Chemical modifications and targeted delivery through the conjugation of small molecules have transformed the potential of siRNA-based therapeutics. These advancements address key challenges, such as poor cellular uptake, low bioavailability, and limited metabolic stability, making siRNA delivery more efficient and clinically viable. Cholesterol-conjugated siRNA enables cellular uptake through lipoprotein pathways without transfection agents. In this study, we reported the synthesis of 4′-C-cholesterol-2′-O-methyl (4′-C-chol-2′-OMe) and 4′-C-methylpyridine-2′-O-methyl (4′-C-Mpy-2′-OMe) uridine conjugates via copper(I)-catalyzed azide–alkyne cycloaddition (CuAAC) and their incorporation at the 3′-overhangs of the siRNA duplex. A single incorporation of 4′-C-chol-2′-OMe or 4′-C-Mpy-2′-OMe uridine marginally increased the stability of the siRNA duplex. In the nuclease resistance assay, 4′-C-Mpy-2′-OMe modification at the penultimate position of the 3′-end of poly dT₂₀ showed significant resistance against snake venom phosphodiesterase (SVPD), 3′-specific exonucleases. Gene silencing activity using anti-Renilla siRNA exhibited enhanced gene silencing activity when a single modification was incorporated at the 3′-overhang of the passenger strand. Similarly, 4′-C-Mpy-2′-OMe modification at the 3′-overhang of the passenger strand in anti-Bcl-2 siRNA showed compatibility to RISC assembly and exhibited effective gene silencing against the endogenous Bcl-2 gene. A molecular modeling study illustrated that the 4′-C-Mpy-2′-OMe uridine at the 3′-overhang of the guide strand shows minimal interaction with the PAZ domain of the hAgo2 protein.

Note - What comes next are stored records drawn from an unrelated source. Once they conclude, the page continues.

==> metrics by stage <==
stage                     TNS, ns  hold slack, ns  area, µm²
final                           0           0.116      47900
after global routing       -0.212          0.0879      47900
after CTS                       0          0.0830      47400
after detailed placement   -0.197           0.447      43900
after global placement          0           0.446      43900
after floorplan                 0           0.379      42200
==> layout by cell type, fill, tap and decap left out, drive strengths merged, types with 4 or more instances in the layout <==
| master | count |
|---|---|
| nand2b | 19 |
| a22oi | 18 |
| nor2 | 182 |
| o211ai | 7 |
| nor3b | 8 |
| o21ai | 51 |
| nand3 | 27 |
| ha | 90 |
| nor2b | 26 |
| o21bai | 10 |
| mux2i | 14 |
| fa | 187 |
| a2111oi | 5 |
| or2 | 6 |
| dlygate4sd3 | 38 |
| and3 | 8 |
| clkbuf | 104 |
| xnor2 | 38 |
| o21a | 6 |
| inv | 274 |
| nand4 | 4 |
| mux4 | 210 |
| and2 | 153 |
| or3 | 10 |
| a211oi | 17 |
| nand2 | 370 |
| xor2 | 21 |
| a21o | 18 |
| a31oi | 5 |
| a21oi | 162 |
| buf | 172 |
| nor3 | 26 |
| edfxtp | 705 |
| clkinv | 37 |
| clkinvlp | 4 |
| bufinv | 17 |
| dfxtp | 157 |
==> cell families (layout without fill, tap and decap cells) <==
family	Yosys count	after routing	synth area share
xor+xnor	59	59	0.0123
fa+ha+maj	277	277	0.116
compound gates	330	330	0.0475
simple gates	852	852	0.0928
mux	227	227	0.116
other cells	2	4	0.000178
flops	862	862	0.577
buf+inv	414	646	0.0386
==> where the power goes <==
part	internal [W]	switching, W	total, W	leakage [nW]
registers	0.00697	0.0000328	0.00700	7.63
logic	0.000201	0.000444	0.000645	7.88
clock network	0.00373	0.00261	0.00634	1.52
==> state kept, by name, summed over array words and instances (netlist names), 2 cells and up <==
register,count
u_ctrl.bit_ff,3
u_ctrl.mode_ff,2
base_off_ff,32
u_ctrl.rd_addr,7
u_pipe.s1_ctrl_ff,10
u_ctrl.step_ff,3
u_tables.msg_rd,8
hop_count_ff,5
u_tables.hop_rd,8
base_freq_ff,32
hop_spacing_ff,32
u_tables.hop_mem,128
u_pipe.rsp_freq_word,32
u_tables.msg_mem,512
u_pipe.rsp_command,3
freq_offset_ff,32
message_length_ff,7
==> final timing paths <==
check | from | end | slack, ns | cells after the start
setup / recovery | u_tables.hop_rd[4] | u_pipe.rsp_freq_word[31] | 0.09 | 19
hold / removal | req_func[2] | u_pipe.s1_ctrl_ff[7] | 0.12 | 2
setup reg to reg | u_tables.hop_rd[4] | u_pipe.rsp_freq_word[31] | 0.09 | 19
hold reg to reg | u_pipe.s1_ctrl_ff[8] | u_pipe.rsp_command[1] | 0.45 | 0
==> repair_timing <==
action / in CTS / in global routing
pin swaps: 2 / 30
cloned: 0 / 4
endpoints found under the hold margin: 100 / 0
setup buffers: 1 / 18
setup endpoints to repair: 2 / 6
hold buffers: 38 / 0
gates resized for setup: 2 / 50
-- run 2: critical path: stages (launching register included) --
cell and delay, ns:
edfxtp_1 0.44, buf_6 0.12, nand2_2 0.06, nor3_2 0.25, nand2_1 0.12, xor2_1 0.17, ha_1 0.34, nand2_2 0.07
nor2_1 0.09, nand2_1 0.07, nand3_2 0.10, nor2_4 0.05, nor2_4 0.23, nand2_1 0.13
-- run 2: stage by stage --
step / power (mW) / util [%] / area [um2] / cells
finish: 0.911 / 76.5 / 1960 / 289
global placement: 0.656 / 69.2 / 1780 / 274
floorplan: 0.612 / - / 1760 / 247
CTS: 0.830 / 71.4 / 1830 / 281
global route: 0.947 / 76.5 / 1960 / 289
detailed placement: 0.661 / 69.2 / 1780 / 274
$ cat src/hdl/bhq_cell.sv
// One slot of the sorted key chain: holds a key and its valid flag.
// Depends on bhq_pkg; neighbors exchange keys to insert or remove in place.
module bhq_cell (
  input  logic          clk,
  input  logic          rst_n,
  input  bhq_pkg::cmd_t cmd,
  input  bhq_pkg::key_t left_key,
  input  logic          left_vld,
  input  logic          left_le,
  input  bhq_pkg::key_t right_key,
  input  logic          right_vld,
  output bhq_pkg::key_t key,
  output logic          vld,
  output logic          le
);
  import bhq_pkg::*;

  key_t key_r;
  key_t key_nxt;
  logic vld_r;
  logic vld_nxt;
  logic le_w;

  // A valid key not above the incoming key stays; the chain stays sorted.
  assign le_w = vld_r && (key_r <= cmd.key);

  always_comb begin
    key_nxt = key_r;
    vld_nxt = vld_r;
    if (cmd.push) begin
      if (!le_w) begin
        if (left_le) begin
          key_nxt = cmd.key;
          vld_nxt = 1'b1;
        end else begin
          key_nxt = left_key;
          vld_nxt = left_vld;
        end
      end
    end else if (cmd.pop) begin
      key_nxt = right_key;
      vld_nxt = right_vld;
    end
  end

  always_ff @(posedge clk) begin
    if (!rst_n) begin
      vld_r <= 1'b0;
    end else begin
      vld_r <= vld_nxt;
    end
  end

  always_ff @(posedge clk) begin
    key_r <= key_nxt;
  end

  assign key = key_r;
  assign vld = vld_r;
  assign le  = le_w;

endmodule

$ cat config.mk
export PLATFORM = sky130hd
export DESIGN_NAME = bhq_cell
export DESIGN_NICKNAME = d
export VERILOG_FILES = /design/src/hdl/bhq_pkg.sv /design/src/hdl/bhq_cell.sv
export SDC_FILE = /design/constraint.sdc
export NUM_CORES = 1
export LEC_CHECK = 0
export ABC_AREA = 1
export BUFFER_PORTS_ARGS = -buffer_cell sky130_fd_sc_hd__buf_2
export CAP_MARGIN = 20
export CORE_ASPECT_RATIO = 0.6
export CORE_MARGIN = 3
export CORE_UTILIZATION = 50
export DETAILED_ROUTE_END_ITERATION = 10
export PLACE_DENSITY = 0.88
export SYNTH_ARGS = -nofsm -noshare
export SYNTH_HDL_FRONTEND = slang
export SYNTH_SLANG_ARGS = --single-unit
$ cat constraint.sdc
create_clock -name clk -period 6.1 [get_ports clk]
set_input_delay 0.305 -clock clk [delete_from_list [all_inputs] [get_ports clk]]
set_output_delay 0.305 -clock clk [all_outputs]
set_load 0.01 [all_outputs]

The dual incorporation of cholesterol modifications at the 3′-overhang of both strands resulted in 68% and 93% reductions in Renilla luciferase expression at 1000 nM concentration after 48 and 96 h, respectively, in a carrier-free system. This study demonstrated that C4′-cholesterol conjugation provides effective cellular uptake, high nuclease resistance, and prolonged silencing activity in carrier-free mode.